*** Opening of Records ***

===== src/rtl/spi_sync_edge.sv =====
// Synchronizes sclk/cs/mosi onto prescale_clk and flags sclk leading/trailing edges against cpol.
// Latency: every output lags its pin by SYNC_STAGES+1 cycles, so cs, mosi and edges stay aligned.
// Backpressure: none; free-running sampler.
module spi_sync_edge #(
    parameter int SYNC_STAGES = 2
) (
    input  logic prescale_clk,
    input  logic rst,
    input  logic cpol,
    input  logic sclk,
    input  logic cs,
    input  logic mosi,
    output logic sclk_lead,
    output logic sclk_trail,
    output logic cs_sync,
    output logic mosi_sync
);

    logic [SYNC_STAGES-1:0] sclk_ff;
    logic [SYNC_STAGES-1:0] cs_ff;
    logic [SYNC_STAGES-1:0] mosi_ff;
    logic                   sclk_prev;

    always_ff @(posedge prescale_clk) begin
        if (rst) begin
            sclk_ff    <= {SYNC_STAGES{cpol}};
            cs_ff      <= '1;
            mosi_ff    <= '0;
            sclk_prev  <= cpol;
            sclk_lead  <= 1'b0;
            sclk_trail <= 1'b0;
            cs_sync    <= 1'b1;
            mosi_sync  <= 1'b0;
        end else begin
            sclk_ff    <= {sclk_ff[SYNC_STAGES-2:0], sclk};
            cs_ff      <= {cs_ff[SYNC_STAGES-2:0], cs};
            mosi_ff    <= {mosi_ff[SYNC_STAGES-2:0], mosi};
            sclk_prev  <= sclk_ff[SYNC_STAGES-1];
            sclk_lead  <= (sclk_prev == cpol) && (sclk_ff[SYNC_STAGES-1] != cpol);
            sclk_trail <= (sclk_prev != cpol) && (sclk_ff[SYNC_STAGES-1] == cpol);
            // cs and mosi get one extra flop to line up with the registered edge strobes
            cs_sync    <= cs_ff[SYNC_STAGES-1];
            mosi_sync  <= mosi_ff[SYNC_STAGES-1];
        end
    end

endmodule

*** Close of Records ***
*** Opening of Records ***

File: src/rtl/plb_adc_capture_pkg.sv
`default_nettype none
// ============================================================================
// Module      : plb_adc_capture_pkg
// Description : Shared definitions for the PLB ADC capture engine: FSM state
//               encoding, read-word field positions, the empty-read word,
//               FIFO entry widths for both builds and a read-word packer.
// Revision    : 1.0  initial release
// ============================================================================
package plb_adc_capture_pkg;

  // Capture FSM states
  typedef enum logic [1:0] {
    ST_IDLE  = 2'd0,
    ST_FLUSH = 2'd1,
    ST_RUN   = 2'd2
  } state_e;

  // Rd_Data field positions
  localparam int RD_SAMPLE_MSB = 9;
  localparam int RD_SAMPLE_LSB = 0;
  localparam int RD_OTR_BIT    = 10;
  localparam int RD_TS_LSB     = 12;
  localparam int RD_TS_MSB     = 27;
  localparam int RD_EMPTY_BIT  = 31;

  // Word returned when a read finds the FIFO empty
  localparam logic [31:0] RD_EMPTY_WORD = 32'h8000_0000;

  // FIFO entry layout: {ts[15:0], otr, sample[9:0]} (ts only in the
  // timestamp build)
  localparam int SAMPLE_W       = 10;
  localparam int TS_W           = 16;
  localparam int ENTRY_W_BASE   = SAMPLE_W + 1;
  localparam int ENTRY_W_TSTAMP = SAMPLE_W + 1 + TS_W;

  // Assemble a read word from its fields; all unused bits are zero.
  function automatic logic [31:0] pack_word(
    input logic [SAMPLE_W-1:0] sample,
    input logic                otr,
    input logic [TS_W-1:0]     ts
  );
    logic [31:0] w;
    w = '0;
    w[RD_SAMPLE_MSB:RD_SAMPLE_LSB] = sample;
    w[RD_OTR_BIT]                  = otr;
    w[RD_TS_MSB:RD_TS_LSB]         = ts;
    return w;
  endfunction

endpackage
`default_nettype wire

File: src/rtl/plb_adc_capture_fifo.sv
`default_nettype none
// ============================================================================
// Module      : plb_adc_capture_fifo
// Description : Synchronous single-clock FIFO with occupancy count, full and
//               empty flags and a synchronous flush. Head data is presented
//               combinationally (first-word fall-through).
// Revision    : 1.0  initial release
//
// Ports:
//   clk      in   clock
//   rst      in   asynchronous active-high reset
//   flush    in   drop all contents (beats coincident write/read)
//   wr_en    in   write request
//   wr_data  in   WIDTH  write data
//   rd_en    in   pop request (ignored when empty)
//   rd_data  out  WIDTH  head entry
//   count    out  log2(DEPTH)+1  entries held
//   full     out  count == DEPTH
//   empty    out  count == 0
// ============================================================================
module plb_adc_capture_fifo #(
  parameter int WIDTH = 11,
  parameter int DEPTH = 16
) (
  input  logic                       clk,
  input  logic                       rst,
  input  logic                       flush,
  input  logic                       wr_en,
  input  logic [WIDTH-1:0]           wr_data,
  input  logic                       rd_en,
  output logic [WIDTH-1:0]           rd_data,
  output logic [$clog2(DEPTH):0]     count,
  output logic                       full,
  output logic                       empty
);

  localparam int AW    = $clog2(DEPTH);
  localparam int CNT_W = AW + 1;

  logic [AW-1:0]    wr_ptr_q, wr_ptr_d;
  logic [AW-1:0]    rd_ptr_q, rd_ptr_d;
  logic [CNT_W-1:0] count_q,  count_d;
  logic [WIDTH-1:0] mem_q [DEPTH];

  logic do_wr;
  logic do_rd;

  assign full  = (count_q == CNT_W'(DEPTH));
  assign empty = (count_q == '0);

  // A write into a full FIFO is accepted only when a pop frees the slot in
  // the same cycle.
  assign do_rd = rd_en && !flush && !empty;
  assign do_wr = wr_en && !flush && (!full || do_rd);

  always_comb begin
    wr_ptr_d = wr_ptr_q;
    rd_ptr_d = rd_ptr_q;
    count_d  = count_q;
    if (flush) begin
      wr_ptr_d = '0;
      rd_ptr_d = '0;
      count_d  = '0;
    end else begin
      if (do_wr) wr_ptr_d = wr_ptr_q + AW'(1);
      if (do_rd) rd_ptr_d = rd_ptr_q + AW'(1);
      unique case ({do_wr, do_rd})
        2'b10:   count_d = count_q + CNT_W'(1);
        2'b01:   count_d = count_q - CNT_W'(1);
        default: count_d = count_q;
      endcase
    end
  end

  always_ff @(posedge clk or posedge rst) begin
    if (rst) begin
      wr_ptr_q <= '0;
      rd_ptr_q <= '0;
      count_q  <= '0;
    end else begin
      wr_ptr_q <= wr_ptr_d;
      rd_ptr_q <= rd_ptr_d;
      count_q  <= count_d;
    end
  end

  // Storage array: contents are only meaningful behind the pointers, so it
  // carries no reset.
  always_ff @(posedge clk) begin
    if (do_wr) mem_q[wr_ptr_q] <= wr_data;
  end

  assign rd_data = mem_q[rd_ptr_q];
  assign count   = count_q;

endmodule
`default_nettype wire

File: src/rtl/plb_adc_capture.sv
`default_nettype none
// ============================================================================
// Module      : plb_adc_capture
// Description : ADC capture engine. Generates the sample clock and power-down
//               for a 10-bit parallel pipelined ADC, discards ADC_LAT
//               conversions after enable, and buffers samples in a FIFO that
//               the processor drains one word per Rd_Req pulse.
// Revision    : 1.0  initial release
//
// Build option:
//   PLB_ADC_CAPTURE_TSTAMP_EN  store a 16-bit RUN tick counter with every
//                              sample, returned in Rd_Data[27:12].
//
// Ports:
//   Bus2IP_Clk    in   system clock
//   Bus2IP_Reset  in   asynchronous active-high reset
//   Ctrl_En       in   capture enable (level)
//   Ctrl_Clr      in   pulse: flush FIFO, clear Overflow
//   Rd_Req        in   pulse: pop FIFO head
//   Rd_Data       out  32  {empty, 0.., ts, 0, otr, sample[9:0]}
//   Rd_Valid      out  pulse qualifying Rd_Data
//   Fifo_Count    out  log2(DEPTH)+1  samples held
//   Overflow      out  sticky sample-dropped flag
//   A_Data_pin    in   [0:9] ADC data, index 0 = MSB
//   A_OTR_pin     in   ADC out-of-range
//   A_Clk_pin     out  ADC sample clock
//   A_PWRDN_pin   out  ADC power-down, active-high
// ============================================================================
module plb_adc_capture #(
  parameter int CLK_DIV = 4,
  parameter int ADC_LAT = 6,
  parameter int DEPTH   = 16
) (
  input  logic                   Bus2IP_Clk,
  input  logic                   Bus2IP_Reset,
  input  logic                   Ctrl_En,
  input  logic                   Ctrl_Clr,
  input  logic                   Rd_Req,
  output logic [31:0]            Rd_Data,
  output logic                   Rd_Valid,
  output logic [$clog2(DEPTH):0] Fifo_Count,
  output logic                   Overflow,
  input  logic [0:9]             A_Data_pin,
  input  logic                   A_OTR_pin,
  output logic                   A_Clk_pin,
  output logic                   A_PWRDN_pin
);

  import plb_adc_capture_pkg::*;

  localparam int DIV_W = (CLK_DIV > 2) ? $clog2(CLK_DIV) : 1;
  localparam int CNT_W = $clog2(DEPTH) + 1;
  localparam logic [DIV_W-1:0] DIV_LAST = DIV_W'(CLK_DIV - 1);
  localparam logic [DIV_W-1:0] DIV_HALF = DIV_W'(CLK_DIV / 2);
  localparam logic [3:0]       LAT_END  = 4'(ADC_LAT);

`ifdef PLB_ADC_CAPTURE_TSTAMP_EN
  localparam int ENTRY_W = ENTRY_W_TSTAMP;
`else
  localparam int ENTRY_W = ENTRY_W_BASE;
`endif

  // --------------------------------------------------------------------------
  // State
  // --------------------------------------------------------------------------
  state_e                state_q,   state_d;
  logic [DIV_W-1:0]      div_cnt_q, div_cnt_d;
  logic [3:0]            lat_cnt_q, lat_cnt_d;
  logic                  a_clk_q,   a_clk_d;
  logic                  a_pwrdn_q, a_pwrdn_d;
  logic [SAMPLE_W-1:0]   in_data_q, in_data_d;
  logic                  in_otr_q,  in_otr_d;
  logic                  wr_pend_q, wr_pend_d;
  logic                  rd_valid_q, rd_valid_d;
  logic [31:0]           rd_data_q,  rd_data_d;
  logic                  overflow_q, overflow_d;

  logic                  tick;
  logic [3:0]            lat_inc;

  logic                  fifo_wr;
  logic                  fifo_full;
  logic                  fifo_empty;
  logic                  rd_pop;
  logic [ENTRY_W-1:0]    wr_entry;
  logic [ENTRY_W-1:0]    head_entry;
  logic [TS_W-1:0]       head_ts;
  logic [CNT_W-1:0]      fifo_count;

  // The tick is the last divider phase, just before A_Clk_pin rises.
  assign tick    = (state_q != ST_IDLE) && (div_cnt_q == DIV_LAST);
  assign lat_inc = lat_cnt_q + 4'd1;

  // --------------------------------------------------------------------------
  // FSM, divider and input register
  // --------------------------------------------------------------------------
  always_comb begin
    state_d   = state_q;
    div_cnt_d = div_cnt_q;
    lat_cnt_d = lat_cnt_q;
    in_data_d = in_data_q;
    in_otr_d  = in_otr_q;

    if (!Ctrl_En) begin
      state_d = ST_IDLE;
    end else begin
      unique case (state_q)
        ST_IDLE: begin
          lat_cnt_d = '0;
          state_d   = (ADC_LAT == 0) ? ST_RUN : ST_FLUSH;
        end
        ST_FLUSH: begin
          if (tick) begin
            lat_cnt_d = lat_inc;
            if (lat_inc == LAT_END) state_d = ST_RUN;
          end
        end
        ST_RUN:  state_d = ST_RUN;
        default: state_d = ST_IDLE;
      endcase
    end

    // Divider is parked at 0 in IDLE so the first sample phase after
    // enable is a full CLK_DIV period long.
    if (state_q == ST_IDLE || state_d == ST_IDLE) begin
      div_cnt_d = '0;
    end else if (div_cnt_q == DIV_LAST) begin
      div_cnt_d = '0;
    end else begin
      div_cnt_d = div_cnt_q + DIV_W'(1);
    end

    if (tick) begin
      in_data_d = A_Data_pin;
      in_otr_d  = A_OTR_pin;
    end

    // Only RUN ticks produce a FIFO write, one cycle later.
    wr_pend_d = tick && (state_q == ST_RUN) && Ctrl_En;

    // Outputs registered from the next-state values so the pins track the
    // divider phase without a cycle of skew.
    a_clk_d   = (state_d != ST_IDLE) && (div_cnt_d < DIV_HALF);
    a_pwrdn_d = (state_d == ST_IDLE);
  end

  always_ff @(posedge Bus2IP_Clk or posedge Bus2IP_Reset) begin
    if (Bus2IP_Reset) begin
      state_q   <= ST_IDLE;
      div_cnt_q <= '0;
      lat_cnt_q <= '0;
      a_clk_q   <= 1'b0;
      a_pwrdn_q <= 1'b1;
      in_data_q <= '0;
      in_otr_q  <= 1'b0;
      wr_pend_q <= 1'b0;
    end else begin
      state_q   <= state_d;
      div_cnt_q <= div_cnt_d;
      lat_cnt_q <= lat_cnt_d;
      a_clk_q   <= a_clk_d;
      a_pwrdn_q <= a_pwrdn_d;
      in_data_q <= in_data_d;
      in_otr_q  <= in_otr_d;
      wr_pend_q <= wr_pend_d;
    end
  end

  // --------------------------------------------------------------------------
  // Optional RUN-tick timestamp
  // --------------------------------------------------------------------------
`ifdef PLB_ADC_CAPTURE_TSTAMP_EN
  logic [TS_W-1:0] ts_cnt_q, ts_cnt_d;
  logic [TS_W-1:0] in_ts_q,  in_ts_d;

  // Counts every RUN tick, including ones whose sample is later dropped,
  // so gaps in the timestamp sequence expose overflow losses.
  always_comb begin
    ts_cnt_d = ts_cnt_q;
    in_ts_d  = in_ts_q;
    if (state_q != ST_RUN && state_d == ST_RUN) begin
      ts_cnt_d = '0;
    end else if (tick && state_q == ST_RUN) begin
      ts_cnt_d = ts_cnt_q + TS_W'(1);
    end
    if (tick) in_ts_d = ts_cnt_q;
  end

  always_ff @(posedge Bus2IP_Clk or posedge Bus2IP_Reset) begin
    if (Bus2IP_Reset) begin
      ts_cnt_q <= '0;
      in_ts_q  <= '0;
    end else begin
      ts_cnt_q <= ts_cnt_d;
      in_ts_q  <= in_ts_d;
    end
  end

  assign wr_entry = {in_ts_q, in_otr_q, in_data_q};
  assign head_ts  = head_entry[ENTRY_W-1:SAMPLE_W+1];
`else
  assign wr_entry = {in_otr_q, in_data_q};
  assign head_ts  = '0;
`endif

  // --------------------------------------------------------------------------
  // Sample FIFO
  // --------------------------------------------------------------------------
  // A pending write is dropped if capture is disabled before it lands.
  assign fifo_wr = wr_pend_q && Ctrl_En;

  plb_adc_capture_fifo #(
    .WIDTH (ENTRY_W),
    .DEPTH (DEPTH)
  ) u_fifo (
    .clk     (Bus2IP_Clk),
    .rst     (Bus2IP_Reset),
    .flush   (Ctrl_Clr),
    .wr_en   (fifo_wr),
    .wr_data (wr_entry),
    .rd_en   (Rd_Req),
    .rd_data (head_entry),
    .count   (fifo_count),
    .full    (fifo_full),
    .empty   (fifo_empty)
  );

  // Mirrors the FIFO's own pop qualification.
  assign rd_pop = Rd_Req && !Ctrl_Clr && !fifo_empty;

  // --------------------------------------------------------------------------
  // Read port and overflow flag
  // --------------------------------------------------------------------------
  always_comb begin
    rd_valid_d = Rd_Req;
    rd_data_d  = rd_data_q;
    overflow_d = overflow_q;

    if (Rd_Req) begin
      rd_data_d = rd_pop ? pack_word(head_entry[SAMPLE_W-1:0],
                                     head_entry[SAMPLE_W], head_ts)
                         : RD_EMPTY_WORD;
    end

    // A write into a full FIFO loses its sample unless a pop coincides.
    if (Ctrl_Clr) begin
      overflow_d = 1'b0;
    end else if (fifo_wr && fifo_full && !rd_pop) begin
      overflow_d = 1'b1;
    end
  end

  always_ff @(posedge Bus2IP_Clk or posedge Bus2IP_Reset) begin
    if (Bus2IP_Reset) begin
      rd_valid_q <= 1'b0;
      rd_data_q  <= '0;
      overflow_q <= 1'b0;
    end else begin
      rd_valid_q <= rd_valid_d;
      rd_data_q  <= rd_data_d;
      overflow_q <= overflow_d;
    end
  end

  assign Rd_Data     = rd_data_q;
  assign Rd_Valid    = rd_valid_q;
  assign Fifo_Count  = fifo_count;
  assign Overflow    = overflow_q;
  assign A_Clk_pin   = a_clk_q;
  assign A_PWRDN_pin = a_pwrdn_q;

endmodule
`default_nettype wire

*** Close of Records ***

*Exercise aim*:
Copy each line from the entries above that has the word "parameter" in it.

*Solution*:
    parameter int SYNC_STAGES = 2
  parameter int WIDTH = 11,
  parameter int DEPTH = 16
  parameter int CLK_DIV = 4,
  parameter int ADC_LAT = 6,
  parameter int DEPTH   = 16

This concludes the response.